Stored data:
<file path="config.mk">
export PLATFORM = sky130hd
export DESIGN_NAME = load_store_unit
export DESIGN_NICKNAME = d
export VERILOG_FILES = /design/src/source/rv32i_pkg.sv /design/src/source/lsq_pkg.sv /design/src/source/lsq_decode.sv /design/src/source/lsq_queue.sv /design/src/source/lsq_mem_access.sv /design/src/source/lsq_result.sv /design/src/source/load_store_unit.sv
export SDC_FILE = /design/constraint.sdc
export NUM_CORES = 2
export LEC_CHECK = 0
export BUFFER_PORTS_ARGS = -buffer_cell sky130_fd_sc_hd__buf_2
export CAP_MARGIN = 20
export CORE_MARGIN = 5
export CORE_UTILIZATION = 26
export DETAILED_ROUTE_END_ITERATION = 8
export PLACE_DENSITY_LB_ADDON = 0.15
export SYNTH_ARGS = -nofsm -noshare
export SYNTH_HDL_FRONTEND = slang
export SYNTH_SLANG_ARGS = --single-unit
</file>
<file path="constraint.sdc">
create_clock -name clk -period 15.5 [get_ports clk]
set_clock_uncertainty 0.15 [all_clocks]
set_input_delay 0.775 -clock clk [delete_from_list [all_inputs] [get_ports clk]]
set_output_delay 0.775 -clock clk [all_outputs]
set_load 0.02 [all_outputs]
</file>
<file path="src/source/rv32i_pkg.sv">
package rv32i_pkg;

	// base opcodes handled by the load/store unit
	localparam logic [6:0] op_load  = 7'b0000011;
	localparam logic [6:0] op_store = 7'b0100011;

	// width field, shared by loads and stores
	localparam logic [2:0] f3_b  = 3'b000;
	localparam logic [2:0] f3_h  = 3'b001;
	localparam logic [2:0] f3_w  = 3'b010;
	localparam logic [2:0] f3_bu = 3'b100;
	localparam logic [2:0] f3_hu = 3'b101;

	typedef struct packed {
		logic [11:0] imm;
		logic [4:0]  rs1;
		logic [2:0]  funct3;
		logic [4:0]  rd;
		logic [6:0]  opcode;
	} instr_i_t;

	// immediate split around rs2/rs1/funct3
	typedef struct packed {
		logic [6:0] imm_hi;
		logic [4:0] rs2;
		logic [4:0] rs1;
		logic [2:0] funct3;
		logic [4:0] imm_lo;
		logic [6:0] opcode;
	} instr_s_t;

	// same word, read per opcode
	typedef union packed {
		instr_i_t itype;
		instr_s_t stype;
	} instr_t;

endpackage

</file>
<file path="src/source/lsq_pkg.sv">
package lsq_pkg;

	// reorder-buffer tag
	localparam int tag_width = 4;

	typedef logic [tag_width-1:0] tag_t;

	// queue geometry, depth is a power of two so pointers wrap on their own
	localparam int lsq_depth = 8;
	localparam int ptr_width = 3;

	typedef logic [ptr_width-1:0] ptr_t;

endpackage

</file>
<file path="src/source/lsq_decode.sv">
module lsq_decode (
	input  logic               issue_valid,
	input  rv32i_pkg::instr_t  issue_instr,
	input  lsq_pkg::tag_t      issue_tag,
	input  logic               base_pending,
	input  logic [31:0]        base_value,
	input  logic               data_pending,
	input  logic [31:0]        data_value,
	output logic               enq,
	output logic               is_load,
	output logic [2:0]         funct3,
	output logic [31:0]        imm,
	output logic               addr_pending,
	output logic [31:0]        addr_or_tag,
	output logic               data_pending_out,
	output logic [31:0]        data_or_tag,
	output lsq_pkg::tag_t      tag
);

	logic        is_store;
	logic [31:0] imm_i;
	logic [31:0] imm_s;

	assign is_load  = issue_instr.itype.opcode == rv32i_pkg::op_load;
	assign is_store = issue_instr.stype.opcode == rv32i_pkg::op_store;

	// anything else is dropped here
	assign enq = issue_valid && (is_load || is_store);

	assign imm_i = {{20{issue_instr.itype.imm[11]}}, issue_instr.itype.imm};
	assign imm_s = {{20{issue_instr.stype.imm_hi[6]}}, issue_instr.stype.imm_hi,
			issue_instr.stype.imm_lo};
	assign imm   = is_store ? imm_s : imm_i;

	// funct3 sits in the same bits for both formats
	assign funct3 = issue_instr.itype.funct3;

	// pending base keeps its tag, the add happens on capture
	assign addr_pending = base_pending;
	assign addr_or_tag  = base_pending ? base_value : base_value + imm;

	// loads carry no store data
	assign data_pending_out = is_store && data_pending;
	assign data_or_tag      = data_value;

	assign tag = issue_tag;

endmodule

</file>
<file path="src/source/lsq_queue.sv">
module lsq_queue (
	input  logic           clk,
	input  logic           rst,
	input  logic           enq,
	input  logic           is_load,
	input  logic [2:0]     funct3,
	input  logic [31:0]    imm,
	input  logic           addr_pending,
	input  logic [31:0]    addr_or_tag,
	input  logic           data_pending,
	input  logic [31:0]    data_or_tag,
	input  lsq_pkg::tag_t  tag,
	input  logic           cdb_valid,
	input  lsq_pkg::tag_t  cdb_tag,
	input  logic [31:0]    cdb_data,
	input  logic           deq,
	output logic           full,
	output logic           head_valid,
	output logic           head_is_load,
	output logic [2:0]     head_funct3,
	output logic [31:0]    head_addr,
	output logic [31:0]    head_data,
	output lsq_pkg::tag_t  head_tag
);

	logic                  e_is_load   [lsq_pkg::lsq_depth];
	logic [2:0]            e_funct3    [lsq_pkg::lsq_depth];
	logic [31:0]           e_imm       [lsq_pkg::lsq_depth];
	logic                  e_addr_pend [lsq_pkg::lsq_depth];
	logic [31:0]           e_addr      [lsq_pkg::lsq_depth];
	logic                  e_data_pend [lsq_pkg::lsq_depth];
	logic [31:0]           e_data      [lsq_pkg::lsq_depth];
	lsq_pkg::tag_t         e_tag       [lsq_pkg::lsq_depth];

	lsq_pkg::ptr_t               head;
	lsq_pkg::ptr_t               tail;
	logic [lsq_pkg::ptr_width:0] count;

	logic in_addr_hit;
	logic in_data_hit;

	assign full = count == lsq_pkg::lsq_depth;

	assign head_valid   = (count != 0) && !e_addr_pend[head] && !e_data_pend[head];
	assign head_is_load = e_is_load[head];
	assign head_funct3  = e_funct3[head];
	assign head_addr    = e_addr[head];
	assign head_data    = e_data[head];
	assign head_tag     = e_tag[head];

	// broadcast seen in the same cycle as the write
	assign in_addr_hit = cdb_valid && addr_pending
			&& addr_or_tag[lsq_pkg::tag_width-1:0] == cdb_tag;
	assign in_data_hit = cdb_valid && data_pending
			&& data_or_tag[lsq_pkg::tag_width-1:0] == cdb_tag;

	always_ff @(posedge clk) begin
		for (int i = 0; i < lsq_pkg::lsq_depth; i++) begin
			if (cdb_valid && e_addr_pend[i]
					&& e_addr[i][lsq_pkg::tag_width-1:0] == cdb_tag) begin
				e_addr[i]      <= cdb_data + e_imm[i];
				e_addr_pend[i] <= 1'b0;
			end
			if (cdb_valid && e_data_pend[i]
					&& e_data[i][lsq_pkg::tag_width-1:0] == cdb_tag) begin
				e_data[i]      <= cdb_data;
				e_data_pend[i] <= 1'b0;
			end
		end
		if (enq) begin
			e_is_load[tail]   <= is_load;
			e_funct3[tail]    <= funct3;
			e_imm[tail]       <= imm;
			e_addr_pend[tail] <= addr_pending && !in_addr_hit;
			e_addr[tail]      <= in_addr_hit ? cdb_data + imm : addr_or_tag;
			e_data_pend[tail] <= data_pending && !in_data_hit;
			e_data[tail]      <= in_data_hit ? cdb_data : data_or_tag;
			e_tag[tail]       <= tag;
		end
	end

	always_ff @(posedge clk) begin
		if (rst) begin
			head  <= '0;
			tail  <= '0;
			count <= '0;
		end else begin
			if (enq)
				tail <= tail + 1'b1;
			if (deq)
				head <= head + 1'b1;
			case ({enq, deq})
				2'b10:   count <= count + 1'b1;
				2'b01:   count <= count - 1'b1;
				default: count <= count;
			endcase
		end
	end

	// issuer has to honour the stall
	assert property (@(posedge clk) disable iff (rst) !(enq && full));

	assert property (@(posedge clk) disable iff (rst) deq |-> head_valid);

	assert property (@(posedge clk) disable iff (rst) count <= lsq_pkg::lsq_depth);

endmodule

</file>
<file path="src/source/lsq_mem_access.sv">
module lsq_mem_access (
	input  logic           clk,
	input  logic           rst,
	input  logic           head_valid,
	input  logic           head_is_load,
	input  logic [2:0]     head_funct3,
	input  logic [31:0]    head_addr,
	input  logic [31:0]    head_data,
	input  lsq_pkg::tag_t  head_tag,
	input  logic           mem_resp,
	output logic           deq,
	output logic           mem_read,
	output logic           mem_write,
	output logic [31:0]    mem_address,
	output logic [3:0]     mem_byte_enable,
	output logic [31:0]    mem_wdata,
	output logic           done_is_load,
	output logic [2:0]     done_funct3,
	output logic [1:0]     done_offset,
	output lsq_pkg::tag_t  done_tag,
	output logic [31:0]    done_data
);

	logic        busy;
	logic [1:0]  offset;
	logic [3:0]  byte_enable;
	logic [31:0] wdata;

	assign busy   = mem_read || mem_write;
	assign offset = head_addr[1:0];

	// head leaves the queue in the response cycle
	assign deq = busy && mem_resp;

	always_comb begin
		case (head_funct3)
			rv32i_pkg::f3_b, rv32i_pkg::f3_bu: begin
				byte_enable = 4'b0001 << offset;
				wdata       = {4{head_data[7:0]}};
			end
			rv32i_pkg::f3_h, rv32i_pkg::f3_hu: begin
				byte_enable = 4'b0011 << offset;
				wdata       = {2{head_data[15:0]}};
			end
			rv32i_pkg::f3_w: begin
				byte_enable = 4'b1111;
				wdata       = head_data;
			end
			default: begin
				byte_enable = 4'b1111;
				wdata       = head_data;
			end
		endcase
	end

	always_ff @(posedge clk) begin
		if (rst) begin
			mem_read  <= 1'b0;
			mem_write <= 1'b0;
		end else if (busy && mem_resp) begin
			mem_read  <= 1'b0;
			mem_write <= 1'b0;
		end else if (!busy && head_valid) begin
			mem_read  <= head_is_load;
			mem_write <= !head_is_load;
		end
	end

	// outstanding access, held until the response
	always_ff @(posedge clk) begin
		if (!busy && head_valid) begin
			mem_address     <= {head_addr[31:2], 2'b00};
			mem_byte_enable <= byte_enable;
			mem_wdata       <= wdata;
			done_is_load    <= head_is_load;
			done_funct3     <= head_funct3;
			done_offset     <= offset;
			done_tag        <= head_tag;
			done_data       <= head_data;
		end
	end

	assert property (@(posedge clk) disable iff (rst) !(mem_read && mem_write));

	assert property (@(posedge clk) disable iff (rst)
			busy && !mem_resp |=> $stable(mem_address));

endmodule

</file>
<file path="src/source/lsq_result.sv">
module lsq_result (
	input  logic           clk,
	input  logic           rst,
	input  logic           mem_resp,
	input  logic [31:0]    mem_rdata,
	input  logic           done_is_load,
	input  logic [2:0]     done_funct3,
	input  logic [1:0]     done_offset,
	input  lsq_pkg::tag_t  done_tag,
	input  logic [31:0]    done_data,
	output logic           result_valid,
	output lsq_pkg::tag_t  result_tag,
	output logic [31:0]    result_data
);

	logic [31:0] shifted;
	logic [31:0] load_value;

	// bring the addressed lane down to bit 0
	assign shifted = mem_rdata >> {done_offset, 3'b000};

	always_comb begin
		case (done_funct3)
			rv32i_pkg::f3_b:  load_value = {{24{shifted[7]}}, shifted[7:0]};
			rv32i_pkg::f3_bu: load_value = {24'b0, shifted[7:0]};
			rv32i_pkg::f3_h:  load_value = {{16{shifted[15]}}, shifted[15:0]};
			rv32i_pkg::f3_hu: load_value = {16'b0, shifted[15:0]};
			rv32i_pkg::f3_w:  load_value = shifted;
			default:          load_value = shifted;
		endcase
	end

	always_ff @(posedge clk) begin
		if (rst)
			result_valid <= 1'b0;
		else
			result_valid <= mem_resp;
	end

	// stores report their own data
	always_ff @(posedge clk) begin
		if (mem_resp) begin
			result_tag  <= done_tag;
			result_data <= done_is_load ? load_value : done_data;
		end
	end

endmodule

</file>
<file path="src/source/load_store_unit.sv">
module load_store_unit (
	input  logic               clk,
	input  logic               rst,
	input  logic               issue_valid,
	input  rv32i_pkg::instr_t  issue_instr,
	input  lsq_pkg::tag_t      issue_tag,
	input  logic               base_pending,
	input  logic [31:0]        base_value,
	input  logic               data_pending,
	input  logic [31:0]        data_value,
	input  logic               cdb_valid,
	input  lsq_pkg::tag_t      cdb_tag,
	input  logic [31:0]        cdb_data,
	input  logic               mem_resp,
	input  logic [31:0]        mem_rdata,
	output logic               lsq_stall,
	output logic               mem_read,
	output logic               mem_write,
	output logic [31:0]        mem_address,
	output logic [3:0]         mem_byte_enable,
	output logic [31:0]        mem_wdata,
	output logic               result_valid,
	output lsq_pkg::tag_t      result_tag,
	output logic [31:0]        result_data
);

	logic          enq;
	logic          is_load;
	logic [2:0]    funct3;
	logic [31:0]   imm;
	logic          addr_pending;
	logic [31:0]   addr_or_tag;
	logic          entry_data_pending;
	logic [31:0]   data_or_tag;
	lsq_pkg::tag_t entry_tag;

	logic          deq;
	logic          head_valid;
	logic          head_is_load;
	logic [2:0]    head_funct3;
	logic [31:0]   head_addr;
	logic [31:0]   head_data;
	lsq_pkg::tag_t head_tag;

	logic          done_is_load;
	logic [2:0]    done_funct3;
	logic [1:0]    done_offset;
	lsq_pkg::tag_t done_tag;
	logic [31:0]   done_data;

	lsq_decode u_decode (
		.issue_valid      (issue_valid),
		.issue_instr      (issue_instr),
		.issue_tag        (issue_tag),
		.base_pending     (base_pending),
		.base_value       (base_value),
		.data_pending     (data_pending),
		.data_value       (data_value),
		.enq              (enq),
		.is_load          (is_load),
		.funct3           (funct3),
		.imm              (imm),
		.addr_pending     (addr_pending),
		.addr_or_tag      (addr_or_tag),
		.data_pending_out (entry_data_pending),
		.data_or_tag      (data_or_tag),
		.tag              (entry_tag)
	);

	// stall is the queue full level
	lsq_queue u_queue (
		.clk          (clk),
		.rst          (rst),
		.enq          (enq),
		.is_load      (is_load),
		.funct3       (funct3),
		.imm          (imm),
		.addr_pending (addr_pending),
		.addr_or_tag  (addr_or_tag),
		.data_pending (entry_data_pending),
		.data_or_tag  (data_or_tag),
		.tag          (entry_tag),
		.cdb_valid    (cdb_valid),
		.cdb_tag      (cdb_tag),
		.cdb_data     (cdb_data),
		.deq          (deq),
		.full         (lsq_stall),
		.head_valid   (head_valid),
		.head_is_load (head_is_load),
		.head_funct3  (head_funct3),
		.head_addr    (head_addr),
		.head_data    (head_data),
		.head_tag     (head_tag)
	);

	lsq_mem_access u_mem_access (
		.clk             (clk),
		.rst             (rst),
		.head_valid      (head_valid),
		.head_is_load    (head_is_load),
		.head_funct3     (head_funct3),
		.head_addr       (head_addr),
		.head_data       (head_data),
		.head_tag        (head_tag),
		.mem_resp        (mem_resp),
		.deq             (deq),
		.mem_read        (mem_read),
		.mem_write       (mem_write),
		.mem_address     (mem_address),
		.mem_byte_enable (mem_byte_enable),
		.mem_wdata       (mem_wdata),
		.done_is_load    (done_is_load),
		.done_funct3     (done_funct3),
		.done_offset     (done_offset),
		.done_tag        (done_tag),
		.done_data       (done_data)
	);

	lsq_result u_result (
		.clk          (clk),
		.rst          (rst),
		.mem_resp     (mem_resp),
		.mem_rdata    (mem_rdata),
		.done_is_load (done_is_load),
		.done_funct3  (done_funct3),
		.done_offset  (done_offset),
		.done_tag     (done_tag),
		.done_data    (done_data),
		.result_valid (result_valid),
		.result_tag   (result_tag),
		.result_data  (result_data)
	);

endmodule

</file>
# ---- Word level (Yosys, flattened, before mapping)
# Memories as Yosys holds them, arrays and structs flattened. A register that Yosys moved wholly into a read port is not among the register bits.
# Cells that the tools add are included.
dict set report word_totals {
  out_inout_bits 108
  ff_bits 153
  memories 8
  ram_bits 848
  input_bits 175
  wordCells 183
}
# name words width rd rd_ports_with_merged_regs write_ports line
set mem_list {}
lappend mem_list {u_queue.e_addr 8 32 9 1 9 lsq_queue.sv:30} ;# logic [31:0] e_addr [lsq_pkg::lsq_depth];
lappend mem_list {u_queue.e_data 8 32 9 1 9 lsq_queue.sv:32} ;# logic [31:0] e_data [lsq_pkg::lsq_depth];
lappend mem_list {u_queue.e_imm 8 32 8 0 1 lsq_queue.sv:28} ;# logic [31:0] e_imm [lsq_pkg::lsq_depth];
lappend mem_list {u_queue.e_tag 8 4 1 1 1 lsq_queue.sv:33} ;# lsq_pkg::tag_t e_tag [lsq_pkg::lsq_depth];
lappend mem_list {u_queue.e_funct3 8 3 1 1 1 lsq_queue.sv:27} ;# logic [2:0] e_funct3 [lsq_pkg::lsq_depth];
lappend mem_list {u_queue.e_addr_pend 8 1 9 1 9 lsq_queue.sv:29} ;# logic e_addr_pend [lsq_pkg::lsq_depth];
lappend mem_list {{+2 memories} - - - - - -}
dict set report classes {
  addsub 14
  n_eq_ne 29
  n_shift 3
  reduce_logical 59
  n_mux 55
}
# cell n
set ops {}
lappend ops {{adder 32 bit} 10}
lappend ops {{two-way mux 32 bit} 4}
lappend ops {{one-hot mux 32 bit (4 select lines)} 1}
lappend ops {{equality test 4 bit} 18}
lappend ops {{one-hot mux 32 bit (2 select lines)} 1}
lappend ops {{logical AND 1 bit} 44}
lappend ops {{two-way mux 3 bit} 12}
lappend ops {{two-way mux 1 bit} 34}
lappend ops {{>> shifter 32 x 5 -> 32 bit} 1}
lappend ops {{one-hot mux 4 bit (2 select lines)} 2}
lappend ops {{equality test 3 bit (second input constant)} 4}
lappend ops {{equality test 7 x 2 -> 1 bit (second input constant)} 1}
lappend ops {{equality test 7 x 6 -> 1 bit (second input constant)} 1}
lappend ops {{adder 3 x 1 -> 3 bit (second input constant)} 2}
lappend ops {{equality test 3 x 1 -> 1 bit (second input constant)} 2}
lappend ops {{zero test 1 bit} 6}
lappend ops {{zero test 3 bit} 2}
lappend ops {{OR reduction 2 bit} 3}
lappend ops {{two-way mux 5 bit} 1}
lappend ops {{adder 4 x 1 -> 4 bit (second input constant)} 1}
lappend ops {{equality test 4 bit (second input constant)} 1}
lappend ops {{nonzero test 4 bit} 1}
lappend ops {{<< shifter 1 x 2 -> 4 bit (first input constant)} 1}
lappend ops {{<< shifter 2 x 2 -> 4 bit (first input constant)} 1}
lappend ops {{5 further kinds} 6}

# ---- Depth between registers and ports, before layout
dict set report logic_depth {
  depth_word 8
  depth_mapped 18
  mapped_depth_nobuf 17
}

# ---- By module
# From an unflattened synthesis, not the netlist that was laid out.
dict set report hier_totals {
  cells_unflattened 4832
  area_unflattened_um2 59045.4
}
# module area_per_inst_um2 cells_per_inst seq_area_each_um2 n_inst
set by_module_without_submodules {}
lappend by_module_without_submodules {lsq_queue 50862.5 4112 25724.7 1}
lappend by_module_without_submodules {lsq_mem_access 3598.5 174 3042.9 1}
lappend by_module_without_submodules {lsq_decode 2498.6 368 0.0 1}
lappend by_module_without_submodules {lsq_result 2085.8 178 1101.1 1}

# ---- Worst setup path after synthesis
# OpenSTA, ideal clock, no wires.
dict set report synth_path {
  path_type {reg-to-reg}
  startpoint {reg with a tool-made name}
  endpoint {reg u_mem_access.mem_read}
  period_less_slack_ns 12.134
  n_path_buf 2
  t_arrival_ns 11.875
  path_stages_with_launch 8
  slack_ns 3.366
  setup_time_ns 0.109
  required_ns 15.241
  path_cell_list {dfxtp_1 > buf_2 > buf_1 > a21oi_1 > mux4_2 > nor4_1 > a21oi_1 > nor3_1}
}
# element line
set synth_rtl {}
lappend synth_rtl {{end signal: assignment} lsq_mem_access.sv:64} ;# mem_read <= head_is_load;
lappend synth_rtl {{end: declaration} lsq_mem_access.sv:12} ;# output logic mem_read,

> [Exercise prompt] Lines after the one containing "export DESIGN_NICKNAME = d" are left out; every line from the start of the entries through that line is restated word for word.

> [Written response]
<file path="config.mk">
export PLATFORM = sky130hd
export DESIGN_NAME = load_store_unit
export DESIGN_NICKNAME = d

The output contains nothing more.